**Exercise:** Start at the line in the entries below that contains "timing,worst_slack,0.829,ns", stop at the line that contains "1027 | 47 |", and output exactly the lines in that span, both ends included.

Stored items
........
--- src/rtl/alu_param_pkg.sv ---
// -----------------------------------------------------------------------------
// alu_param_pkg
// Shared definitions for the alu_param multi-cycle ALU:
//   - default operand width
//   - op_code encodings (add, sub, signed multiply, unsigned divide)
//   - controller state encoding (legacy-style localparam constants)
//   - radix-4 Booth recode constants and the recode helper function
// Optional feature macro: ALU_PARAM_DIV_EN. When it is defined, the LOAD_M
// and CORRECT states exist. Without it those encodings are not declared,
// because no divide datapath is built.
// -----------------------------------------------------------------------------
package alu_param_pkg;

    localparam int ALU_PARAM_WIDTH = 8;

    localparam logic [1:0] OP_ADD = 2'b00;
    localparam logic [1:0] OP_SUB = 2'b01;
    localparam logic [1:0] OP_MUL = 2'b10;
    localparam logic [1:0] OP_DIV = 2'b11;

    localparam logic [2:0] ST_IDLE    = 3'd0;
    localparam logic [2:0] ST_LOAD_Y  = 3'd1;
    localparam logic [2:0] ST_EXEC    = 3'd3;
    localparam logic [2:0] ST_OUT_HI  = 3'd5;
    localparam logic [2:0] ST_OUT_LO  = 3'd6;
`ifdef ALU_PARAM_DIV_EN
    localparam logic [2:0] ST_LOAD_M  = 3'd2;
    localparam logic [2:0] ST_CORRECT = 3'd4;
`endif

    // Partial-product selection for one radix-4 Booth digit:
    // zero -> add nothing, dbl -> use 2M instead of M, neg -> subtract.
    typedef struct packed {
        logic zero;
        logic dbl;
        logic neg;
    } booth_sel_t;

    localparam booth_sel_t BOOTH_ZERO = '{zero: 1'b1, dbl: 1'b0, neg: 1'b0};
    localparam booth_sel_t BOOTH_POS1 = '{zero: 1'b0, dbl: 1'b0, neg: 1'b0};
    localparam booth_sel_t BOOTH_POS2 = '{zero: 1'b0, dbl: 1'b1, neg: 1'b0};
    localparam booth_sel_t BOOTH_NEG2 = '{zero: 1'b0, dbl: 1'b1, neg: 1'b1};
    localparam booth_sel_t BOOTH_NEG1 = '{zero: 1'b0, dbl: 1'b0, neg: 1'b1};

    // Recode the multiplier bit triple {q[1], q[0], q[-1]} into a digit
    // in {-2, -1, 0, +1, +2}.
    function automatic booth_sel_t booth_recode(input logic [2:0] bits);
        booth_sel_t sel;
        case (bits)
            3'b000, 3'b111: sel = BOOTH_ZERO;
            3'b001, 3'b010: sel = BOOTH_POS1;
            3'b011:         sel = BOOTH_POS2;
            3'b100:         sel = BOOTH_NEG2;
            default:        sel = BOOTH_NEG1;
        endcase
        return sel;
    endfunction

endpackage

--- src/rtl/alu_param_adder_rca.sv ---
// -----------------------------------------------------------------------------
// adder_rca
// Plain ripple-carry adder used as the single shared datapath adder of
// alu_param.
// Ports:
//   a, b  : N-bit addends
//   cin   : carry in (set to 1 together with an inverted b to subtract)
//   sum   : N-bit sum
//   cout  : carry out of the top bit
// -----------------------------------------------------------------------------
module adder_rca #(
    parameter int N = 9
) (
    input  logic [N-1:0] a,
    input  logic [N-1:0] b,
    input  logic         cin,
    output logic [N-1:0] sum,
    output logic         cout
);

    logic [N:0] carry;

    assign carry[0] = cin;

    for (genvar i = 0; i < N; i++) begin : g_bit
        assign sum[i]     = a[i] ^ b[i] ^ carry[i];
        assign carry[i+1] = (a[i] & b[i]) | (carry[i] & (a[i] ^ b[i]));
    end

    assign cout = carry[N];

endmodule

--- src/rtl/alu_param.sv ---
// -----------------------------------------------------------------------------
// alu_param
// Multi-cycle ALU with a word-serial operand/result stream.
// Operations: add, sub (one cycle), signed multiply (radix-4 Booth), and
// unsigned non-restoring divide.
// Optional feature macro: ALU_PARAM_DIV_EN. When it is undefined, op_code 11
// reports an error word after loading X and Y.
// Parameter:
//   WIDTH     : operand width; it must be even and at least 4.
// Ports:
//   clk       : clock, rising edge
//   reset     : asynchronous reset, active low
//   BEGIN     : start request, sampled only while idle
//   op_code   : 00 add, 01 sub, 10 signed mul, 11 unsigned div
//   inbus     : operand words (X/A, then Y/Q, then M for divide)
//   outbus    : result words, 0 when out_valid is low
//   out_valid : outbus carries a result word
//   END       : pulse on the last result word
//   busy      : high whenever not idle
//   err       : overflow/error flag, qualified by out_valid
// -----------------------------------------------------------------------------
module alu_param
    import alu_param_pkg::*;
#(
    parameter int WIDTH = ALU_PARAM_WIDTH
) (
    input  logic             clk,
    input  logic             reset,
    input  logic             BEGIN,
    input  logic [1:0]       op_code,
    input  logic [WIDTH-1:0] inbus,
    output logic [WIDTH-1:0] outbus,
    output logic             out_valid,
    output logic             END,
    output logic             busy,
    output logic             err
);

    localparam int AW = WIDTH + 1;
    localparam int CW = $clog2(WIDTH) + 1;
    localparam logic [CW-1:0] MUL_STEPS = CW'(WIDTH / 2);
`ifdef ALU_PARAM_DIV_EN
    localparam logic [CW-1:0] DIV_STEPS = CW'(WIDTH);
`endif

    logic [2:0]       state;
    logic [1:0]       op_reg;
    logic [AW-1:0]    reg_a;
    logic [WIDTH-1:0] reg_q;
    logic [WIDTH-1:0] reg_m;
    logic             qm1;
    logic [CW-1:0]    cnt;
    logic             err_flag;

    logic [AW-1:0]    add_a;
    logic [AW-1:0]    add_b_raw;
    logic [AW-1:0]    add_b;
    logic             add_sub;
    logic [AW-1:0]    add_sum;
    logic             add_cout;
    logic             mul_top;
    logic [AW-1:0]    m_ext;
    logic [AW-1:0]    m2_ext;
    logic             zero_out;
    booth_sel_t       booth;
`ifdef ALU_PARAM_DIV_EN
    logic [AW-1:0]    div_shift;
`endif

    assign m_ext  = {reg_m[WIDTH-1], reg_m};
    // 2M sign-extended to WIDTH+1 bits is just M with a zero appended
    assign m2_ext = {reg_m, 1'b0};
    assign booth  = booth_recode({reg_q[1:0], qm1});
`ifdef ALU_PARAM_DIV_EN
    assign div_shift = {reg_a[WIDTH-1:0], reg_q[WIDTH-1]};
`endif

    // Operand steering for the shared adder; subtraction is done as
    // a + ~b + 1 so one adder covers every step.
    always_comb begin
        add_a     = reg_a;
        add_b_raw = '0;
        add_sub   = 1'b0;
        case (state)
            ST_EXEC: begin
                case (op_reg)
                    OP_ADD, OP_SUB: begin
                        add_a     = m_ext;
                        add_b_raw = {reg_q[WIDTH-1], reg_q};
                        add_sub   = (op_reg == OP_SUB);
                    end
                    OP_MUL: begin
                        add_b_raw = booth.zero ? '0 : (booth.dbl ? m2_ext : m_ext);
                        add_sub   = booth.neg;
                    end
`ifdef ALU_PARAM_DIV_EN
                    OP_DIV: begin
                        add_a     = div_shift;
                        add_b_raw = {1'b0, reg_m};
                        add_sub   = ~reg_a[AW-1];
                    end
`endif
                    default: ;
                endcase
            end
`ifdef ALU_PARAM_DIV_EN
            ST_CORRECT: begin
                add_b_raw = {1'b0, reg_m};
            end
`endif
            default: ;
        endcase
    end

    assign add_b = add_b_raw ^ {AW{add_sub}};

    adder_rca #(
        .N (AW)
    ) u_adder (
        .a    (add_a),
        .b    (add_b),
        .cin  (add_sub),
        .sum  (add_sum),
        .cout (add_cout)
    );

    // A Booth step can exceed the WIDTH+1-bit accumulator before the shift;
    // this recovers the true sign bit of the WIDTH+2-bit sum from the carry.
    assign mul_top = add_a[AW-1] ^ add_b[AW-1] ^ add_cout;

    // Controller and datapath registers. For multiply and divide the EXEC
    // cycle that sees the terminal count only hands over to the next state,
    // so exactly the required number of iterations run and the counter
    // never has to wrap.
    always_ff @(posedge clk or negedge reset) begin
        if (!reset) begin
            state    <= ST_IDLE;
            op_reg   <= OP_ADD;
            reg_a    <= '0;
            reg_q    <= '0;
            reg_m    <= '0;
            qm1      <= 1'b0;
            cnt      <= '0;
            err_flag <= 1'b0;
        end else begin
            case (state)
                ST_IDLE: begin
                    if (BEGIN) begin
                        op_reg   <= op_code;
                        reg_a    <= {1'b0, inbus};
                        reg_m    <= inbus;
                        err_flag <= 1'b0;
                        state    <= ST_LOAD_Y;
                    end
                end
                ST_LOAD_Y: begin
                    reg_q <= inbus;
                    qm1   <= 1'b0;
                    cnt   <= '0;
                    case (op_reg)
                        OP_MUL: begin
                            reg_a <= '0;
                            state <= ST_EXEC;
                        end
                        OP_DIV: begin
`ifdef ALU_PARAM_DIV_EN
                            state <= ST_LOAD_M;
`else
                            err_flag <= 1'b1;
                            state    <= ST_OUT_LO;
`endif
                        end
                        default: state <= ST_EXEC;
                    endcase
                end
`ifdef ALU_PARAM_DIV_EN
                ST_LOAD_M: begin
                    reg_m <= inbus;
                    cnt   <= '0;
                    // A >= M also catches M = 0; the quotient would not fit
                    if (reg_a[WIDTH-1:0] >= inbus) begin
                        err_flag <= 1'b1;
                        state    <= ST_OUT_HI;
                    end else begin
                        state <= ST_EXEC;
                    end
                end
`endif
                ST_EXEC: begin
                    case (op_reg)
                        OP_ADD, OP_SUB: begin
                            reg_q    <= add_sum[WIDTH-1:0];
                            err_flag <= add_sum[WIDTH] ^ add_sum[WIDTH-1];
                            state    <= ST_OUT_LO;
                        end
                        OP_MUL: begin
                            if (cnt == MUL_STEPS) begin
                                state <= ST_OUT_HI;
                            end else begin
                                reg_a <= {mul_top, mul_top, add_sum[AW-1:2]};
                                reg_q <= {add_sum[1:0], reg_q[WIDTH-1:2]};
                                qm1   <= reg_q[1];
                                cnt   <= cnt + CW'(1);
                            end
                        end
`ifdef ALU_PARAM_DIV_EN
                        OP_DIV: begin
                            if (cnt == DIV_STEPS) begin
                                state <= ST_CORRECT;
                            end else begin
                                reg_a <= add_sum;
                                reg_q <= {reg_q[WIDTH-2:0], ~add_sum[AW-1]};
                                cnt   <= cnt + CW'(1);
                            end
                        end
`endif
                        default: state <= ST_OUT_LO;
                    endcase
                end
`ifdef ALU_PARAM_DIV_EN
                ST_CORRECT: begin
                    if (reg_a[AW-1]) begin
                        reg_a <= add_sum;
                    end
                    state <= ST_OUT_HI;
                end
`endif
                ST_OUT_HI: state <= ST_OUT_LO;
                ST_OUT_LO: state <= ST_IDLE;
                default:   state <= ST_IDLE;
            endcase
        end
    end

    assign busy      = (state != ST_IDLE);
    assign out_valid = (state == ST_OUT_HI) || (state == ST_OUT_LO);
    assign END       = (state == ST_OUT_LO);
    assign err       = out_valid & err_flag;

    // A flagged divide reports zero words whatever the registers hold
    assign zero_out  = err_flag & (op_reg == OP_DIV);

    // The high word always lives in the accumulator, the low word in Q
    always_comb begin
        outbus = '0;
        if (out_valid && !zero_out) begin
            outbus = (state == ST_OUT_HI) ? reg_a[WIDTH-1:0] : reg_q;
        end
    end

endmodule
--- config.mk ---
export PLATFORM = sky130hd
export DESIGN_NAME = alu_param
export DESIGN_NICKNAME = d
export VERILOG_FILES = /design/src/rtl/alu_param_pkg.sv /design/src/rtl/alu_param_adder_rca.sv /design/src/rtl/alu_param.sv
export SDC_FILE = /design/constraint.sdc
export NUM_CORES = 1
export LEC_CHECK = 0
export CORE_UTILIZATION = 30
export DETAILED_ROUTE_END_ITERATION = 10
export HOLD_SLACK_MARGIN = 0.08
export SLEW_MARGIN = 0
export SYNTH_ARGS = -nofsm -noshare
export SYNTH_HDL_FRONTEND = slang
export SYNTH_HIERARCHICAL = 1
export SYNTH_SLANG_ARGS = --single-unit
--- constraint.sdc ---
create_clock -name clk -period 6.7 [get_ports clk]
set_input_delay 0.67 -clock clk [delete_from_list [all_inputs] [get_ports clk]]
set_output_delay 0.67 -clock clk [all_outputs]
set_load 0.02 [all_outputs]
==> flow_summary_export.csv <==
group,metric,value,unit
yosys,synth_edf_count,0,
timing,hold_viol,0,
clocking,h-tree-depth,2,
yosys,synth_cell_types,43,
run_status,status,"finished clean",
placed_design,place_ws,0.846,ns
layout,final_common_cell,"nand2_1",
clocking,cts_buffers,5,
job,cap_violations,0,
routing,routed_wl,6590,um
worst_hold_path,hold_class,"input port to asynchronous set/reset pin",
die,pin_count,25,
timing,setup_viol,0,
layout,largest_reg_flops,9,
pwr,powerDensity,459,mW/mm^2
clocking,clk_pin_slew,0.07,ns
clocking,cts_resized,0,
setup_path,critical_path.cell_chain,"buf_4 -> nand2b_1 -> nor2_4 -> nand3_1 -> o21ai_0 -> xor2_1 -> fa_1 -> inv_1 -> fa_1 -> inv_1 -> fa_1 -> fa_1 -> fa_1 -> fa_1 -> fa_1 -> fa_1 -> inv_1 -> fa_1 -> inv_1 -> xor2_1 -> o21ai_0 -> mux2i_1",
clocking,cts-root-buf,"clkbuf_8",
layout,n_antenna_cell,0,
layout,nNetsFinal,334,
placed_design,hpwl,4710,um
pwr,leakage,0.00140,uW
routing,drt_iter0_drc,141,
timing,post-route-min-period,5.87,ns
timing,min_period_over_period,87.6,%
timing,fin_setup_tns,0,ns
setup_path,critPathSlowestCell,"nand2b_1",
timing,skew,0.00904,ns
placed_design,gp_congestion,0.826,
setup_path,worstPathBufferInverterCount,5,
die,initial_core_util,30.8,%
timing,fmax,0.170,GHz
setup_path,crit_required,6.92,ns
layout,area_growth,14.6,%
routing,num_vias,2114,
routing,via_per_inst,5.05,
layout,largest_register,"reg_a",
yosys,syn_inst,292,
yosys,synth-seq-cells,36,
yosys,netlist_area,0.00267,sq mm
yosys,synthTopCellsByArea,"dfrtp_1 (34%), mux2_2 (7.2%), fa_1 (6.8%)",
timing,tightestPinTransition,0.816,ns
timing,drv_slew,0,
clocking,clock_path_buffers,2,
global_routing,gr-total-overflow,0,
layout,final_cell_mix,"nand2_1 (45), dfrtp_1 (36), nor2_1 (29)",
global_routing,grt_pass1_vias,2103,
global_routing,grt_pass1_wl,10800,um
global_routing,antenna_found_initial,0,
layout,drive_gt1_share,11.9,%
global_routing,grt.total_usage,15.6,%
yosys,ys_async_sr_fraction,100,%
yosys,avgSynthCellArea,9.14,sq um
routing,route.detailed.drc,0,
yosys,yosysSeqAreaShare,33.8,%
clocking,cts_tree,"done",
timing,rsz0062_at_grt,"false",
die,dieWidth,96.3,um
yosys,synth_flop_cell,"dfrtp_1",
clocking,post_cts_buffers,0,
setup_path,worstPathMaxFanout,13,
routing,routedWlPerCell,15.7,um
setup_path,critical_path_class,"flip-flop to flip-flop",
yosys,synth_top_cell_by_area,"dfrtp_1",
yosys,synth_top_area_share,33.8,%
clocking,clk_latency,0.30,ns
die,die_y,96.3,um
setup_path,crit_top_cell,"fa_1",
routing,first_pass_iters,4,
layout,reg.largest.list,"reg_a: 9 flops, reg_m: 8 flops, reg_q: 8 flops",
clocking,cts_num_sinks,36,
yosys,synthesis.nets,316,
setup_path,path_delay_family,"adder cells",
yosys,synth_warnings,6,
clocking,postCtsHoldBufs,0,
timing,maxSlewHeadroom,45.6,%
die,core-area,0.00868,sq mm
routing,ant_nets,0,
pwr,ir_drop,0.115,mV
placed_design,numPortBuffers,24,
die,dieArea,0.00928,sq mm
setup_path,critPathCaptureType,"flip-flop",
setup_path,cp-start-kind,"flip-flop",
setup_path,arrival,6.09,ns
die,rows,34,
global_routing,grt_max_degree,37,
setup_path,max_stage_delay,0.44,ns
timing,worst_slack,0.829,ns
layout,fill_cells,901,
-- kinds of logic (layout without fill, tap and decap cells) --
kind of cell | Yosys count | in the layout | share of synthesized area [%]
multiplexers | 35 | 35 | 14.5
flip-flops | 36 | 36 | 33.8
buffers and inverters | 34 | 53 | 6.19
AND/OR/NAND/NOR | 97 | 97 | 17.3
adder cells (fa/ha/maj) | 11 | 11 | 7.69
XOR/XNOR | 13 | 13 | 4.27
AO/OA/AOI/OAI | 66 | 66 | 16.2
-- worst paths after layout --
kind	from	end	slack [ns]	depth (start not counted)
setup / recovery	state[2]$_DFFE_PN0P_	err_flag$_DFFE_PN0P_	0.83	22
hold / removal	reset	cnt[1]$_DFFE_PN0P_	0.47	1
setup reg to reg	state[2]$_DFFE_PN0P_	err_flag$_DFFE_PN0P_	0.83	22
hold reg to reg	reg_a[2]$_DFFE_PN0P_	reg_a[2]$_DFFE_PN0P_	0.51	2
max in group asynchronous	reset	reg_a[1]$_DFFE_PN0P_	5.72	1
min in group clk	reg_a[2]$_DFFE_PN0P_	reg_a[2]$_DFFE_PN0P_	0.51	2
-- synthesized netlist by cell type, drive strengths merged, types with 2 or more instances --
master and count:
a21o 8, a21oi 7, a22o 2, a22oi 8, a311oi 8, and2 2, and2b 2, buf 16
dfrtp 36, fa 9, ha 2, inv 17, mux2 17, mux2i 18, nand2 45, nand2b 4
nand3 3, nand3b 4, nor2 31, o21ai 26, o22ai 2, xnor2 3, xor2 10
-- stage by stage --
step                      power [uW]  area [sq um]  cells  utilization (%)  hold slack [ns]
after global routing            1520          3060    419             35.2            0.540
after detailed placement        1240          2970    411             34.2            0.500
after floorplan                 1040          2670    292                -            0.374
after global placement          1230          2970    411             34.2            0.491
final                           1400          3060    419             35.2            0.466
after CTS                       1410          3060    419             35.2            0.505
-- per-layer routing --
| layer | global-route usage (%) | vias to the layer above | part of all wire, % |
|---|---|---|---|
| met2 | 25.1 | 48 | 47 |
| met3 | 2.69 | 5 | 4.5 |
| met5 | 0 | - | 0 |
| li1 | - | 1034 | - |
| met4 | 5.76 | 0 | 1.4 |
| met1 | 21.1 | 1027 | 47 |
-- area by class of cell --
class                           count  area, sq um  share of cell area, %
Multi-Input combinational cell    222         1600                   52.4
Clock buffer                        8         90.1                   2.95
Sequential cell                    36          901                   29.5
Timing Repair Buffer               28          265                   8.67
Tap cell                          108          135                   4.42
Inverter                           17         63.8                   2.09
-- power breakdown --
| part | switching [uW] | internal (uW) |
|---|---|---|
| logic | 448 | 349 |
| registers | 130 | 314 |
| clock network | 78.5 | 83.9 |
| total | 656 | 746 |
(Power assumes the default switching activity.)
........
**Solved exercise:**
timing,worst_slack,0.829,ns
layout,fill_cells,901,
-- kinds of logic (layout without fill, tap and decap cells) --
kind of cell | Yosys count | in the layout | share of synthesized area [%]
multiplexers | 35 | 35 | 14.5
flip-flops | 36 | 36 | 33.8
buffers and inverters | 34 | 53 | 6.19
AND/OR/NAND/NOR | 97 | 97 | 17.3
adder cells (fa/ha/maj) | 11 | 11 | 7.69
XOR/XNOR | 13 | 13 | 4.27
AO/OA/AOI/OAI | 66 | 66 | 16.2
-- worst paths after layout --
kind	from	end	slack [ns]	depth (start not counted)
setup / recovery	state[2]$_DFFE_PN0P_	err_flag$_DFFE_PN0P_	0.83	22
hold / removal	reset	cnt[1]$_DFFE_PN0P_	0.47	1
setup reg to reg	state[2]$_DFFE_PN0P_	err_flag$_DFFE_PN0P_	0.83	22
hold reg to reg	reg_a[2]$_DFFE_PN0P_	reg_a[2]$_DFFE_PN0P_	0.51	2
max in group asynchronous	reset	reg_a[1]$_DFFE_PN0P_	5.72	1
min in group clk	reg_a[2]$_DFFE_PN0P_	reg_a[2]$_DFFE_PN0P_	0.51	2
-- synthesized netlist by cell type, drive strengths merged, types with 2 or more instances --
master and count:
a21o 8, a21oi 7, a22o 2, a22oi 8, a311oi 8, and2 2, and2b 2, buf 16
dfrtp 36, fa 9, ha 2, inv 17, mux2 17, mux2i 18, nand2 45, nand2b 4
nand3 3, nand3b 4, nor2 31, o21ai 26, o22ai 2, xnor2 3, xor2 10
-- stage by stage --
step                      power [uW]  area [sq um]  cells  utilization (%)  hold slack [ns]
after global routing            1520          3060    419             35.2            0.540
after detailed placement        1240          2970    411             34.2            0.500
after floorplan                 1040          2670    292                -            0.374
after global placement          1230          2970    411             34.2            0.491
final                           1400          3060    419             35.2            0.466
after CTS                       1410          3060    419             35.2            0.505
-- per-layer routing --
| layer | global-route usage (%) | vias to the layer above | part of all wire, % |
|---|---|---|---|
| met2 | 25.1 | 48 | 47 |
| met3 | 2.69 | 5 | 4.5 |
| met5 | 0 | - | 0 |
| li1 | - | 1034 | - |
| met4 | 5.76 | 0 | 1.4 |
| met1 | 21.1 | 1027 | 47 |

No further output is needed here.